▶ **Problem description**: Only the lines with "interlock" in the entries below belong in the answer; please copy them.

-------- Supplied material

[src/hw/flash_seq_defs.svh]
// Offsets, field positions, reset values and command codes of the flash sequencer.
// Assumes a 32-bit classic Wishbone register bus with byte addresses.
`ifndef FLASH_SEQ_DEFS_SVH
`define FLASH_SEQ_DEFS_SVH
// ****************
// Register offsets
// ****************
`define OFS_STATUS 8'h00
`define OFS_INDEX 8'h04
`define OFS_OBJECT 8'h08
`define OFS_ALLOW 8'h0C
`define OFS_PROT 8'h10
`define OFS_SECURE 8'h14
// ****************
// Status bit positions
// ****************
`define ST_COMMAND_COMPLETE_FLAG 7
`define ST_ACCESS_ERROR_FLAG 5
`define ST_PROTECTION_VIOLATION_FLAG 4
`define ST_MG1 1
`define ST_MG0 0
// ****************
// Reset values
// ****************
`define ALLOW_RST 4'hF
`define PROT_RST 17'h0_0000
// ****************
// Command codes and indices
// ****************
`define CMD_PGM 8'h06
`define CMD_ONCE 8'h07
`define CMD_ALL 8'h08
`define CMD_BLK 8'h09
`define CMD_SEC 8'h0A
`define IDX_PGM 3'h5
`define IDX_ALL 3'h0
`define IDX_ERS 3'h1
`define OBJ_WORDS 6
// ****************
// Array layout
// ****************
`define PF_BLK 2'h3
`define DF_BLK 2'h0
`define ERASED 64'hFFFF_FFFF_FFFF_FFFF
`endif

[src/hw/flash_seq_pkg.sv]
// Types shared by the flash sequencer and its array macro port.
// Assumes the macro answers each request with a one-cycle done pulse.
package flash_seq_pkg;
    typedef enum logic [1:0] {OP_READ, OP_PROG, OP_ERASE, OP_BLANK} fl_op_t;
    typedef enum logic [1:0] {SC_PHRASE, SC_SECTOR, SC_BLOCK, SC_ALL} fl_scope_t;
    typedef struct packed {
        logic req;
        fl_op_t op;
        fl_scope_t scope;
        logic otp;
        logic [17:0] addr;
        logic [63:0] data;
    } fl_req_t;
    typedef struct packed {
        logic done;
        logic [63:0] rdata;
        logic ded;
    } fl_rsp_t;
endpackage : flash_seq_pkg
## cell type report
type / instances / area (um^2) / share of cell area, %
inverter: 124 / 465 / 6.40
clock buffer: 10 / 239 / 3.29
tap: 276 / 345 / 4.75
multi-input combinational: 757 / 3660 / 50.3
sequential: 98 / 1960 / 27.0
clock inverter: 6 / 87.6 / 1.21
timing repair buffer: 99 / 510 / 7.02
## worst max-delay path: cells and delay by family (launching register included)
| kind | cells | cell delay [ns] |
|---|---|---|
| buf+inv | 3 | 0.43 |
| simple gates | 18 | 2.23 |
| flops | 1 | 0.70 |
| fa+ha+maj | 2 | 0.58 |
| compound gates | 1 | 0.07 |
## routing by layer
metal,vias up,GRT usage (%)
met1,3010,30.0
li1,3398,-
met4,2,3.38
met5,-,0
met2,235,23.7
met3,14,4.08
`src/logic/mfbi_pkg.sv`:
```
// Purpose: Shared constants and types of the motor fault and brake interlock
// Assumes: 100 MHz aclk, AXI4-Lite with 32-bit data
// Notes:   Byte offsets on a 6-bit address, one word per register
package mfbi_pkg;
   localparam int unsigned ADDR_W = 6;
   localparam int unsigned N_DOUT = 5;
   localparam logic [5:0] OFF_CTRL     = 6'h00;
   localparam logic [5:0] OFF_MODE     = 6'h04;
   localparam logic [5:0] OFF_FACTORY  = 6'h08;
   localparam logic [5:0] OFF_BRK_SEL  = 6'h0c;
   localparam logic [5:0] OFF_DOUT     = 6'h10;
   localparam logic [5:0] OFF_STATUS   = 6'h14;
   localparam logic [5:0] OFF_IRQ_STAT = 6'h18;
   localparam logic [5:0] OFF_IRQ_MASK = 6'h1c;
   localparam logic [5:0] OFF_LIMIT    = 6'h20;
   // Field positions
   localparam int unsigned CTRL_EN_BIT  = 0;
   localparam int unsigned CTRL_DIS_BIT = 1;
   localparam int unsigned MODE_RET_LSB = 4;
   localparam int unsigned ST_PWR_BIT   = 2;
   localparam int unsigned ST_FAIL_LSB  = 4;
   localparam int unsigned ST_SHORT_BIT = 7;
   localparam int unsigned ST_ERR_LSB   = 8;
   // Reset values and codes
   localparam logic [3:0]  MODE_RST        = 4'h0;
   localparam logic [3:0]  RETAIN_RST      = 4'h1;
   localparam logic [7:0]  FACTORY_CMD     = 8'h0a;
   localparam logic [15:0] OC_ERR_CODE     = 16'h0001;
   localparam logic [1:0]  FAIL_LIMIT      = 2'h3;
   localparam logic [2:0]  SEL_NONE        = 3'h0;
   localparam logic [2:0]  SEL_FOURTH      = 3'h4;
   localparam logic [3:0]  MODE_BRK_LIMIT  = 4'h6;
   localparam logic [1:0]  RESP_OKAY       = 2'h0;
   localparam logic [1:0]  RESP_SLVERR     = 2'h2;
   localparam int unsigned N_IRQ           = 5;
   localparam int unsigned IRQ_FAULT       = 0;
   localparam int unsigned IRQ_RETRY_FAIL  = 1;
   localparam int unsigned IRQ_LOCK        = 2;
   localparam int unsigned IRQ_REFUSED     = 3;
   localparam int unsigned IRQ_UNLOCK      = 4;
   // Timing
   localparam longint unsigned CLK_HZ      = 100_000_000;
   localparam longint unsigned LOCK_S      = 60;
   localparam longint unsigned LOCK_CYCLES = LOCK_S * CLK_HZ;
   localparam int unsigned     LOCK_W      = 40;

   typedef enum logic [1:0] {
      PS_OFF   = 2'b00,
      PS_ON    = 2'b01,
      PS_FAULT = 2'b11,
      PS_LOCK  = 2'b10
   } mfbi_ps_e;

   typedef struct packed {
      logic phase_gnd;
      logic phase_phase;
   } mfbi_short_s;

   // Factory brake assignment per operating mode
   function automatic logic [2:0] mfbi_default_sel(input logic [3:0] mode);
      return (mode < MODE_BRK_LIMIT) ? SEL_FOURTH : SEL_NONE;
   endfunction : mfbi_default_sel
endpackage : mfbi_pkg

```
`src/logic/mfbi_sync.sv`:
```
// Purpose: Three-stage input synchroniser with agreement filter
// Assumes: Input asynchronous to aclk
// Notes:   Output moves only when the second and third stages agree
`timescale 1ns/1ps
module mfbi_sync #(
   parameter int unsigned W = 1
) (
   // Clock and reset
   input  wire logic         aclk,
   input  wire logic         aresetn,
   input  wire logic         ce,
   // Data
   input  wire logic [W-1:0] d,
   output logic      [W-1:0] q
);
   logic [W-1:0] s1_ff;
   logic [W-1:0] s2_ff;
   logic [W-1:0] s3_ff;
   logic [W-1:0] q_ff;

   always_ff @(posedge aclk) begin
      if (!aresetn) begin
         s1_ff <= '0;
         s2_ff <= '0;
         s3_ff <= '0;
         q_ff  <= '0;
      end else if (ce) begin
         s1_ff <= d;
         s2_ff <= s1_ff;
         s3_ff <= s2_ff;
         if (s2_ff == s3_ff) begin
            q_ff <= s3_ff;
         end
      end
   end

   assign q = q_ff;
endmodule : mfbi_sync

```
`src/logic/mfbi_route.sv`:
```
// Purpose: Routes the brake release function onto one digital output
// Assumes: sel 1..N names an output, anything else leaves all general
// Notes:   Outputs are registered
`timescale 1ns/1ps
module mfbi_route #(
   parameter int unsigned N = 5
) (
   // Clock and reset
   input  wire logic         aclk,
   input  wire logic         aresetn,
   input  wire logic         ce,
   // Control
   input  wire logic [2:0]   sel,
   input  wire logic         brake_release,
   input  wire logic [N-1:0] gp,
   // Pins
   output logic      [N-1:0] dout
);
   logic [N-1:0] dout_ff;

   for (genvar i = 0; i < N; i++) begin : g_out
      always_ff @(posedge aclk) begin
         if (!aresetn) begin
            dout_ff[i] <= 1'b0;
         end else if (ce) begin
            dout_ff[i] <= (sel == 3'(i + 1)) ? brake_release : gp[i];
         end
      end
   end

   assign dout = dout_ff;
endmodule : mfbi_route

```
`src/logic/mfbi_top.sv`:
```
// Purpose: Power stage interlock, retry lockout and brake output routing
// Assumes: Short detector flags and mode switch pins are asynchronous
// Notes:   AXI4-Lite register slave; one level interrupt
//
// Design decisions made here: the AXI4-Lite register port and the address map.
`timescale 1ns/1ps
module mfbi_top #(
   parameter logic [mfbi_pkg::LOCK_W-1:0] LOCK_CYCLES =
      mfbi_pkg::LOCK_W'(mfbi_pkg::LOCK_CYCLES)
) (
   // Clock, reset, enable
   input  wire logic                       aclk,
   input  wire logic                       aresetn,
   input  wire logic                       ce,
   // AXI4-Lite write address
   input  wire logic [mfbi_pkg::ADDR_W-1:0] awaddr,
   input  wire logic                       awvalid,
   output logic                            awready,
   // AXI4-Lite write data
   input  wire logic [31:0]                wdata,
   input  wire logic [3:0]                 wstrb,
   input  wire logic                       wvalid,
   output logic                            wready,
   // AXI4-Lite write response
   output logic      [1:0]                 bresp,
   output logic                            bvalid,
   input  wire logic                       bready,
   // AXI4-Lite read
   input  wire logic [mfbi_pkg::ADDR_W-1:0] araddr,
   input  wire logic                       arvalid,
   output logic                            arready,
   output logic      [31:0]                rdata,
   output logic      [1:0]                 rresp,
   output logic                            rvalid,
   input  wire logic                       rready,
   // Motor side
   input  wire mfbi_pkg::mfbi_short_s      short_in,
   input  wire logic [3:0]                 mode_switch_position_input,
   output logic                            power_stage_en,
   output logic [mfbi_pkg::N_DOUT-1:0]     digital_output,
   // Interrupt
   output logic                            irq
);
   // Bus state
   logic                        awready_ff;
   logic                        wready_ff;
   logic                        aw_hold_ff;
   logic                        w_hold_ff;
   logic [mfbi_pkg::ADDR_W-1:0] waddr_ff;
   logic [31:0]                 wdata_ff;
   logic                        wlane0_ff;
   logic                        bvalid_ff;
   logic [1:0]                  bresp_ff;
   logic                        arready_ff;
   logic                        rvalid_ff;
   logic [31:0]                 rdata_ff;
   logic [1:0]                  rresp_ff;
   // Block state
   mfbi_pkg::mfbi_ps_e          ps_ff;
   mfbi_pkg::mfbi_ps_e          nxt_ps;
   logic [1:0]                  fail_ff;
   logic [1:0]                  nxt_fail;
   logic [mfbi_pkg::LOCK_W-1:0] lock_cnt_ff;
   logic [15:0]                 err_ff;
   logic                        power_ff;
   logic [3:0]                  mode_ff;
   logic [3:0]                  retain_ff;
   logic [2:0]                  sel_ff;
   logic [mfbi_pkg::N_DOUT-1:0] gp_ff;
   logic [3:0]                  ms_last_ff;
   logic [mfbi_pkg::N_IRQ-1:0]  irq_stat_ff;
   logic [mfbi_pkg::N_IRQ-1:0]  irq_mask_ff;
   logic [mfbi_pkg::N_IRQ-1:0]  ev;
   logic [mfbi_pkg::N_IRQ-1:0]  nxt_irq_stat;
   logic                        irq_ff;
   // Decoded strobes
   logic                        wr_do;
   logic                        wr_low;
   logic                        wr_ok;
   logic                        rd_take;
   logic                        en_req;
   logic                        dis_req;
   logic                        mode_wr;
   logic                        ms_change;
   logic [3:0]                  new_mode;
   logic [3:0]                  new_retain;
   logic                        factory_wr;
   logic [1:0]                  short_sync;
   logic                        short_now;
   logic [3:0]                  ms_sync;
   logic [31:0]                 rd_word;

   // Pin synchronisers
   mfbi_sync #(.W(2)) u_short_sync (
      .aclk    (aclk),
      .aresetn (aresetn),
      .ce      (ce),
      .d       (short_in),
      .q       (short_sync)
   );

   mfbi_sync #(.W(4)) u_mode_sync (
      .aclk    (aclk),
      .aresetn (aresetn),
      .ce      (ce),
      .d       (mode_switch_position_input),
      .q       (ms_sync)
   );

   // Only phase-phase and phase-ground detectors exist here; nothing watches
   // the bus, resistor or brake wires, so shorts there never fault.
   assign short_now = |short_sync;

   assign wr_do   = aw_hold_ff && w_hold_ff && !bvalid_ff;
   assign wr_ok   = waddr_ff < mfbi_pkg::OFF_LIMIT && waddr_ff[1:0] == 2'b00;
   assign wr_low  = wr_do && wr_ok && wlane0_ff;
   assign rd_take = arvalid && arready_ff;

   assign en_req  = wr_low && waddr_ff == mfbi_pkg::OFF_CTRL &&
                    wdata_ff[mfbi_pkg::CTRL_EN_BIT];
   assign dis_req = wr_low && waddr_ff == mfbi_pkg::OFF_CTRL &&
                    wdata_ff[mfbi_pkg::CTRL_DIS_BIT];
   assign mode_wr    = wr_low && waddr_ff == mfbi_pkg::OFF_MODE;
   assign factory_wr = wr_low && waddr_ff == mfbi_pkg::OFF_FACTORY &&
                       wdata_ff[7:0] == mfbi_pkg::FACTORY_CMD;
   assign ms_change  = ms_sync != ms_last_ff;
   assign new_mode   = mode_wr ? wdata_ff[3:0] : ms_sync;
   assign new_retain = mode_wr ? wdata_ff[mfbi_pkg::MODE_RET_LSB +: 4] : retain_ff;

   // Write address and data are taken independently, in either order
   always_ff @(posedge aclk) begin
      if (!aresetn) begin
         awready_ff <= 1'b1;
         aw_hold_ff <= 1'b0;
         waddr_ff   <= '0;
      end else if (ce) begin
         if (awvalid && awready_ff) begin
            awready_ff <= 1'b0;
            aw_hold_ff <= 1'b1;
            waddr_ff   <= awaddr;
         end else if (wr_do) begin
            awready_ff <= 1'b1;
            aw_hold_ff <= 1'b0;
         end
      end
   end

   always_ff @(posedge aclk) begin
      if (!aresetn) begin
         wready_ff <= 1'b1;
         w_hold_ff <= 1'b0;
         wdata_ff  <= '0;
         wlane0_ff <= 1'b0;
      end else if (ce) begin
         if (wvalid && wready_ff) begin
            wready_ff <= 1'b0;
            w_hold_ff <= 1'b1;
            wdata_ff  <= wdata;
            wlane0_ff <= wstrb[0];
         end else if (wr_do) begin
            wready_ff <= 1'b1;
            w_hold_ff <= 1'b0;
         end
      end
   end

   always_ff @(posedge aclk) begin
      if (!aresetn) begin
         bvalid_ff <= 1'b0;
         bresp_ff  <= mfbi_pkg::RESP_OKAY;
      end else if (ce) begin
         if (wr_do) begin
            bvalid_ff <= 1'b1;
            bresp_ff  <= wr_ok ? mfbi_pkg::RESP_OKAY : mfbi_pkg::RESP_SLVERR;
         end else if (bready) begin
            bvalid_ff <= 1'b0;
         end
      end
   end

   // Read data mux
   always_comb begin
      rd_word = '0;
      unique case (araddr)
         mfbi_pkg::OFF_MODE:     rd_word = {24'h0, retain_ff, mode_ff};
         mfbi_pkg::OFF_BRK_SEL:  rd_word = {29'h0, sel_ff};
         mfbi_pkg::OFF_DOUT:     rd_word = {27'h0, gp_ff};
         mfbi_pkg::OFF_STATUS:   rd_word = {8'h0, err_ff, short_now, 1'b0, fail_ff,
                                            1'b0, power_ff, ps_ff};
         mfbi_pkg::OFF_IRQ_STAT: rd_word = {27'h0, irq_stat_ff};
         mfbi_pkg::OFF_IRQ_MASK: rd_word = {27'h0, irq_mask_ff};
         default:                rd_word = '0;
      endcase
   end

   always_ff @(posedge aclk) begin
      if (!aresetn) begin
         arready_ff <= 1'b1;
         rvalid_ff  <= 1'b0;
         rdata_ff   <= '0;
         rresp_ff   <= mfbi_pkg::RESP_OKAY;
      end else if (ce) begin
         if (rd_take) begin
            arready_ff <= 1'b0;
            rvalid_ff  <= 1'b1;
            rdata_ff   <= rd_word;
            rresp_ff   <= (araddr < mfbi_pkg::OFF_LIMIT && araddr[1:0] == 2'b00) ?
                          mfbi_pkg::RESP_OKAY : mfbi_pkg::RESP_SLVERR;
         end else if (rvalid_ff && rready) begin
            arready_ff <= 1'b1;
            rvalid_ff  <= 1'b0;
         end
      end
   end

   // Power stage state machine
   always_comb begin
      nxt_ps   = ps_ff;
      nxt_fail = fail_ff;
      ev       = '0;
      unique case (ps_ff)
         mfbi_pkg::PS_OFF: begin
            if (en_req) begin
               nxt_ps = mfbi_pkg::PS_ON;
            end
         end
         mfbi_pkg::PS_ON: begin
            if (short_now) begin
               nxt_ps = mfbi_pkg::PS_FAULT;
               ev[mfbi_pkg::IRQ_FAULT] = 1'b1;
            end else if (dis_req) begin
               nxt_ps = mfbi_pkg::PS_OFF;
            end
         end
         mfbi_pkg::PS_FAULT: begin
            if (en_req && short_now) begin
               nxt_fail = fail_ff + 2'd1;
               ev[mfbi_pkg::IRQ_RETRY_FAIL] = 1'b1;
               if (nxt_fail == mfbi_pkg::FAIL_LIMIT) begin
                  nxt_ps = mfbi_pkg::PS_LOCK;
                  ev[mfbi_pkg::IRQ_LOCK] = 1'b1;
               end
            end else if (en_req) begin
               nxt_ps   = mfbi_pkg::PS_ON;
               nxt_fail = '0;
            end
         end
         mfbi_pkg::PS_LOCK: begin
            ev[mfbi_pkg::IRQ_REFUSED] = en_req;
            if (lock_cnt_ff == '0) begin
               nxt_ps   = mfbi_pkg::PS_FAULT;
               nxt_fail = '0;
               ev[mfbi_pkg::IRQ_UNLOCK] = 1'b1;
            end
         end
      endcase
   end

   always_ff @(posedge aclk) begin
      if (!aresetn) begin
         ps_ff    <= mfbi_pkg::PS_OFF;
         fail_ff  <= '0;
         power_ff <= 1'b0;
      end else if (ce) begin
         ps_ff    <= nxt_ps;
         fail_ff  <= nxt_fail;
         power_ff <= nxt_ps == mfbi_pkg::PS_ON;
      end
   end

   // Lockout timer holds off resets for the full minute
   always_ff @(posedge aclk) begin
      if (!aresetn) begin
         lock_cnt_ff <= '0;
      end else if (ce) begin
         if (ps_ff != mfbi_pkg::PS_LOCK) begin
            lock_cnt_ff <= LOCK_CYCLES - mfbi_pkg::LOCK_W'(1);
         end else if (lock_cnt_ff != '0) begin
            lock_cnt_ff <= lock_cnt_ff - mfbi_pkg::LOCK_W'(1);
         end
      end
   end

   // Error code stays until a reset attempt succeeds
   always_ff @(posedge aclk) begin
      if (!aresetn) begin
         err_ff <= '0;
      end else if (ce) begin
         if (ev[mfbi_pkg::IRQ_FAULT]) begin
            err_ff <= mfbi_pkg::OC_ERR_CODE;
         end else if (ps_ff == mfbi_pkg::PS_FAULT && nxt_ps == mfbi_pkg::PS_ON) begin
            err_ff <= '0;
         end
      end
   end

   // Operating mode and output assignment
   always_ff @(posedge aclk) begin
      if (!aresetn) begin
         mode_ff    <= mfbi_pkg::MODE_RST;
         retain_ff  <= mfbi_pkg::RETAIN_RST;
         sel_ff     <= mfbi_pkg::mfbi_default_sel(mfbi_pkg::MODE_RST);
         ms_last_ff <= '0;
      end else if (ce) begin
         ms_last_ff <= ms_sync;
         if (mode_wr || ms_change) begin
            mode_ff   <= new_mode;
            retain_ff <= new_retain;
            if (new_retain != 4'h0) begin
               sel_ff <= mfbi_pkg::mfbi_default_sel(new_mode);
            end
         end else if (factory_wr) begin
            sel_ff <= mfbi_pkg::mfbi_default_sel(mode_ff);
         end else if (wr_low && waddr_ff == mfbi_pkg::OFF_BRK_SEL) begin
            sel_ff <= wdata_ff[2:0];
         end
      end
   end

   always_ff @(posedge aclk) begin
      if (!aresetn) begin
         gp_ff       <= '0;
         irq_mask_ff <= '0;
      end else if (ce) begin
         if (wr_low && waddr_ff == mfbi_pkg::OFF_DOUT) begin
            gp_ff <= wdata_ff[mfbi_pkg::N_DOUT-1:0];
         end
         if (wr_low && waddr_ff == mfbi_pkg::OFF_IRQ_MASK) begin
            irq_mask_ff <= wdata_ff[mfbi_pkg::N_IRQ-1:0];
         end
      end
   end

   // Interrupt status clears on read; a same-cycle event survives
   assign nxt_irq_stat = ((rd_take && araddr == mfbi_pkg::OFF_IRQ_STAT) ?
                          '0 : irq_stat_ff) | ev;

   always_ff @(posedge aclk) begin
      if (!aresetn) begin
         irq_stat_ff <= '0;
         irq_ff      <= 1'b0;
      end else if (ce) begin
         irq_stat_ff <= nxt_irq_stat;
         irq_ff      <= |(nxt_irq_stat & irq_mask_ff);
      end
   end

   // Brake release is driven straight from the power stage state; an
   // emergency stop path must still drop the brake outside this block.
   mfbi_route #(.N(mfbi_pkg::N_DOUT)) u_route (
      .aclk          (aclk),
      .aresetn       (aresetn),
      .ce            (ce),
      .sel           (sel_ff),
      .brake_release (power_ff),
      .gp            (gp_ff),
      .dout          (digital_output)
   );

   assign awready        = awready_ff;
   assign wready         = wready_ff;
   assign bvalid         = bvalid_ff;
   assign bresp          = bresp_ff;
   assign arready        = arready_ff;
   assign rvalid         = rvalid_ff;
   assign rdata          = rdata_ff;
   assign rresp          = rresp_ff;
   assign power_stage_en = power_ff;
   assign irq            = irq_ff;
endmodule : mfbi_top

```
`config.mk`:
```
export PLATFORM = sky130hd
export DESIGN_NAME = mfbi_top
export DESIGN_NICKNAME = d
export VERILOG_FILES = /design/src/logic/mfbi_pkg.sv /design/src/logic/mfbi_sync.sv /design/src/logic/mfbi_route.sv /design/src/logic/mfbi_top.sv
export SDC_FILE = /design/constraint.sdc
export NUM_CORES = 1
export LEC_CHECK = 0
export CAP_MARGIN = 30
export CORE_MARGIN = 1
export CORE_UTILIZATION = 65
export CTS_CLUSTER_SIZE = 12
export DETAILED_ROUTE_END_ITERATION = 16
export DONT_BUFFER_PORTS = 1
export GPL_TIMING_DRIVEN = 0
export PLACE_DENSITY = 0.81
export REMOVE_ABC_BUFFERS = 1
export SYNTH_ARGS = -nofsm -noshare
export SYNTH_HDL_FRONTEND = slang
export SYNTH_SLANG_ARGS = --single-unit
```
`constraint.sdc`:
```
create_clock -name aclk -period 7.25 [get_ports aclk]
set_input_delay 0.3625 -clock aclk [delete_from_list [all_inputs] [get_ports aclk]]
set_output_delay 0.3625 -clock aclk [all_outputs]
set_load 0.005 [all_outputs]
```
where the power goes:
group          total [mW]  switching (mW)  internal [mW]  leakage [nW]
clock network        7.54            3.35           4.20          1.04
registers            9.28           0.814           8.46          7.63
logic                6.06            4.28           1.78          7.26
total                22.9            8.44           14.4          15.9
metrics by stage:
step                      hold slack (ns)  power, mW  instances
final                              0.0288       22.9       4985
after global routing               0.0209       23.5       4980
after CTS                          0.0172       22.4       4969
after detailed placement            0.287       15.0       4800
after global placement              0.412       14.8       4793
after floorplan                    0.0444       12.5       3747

----------------

▶ **Expected answer**:
// Purpose: Shared constants and types of the motor fault and brake interlock
// Purpose: Power stage interlock, retry lockout and brake output routing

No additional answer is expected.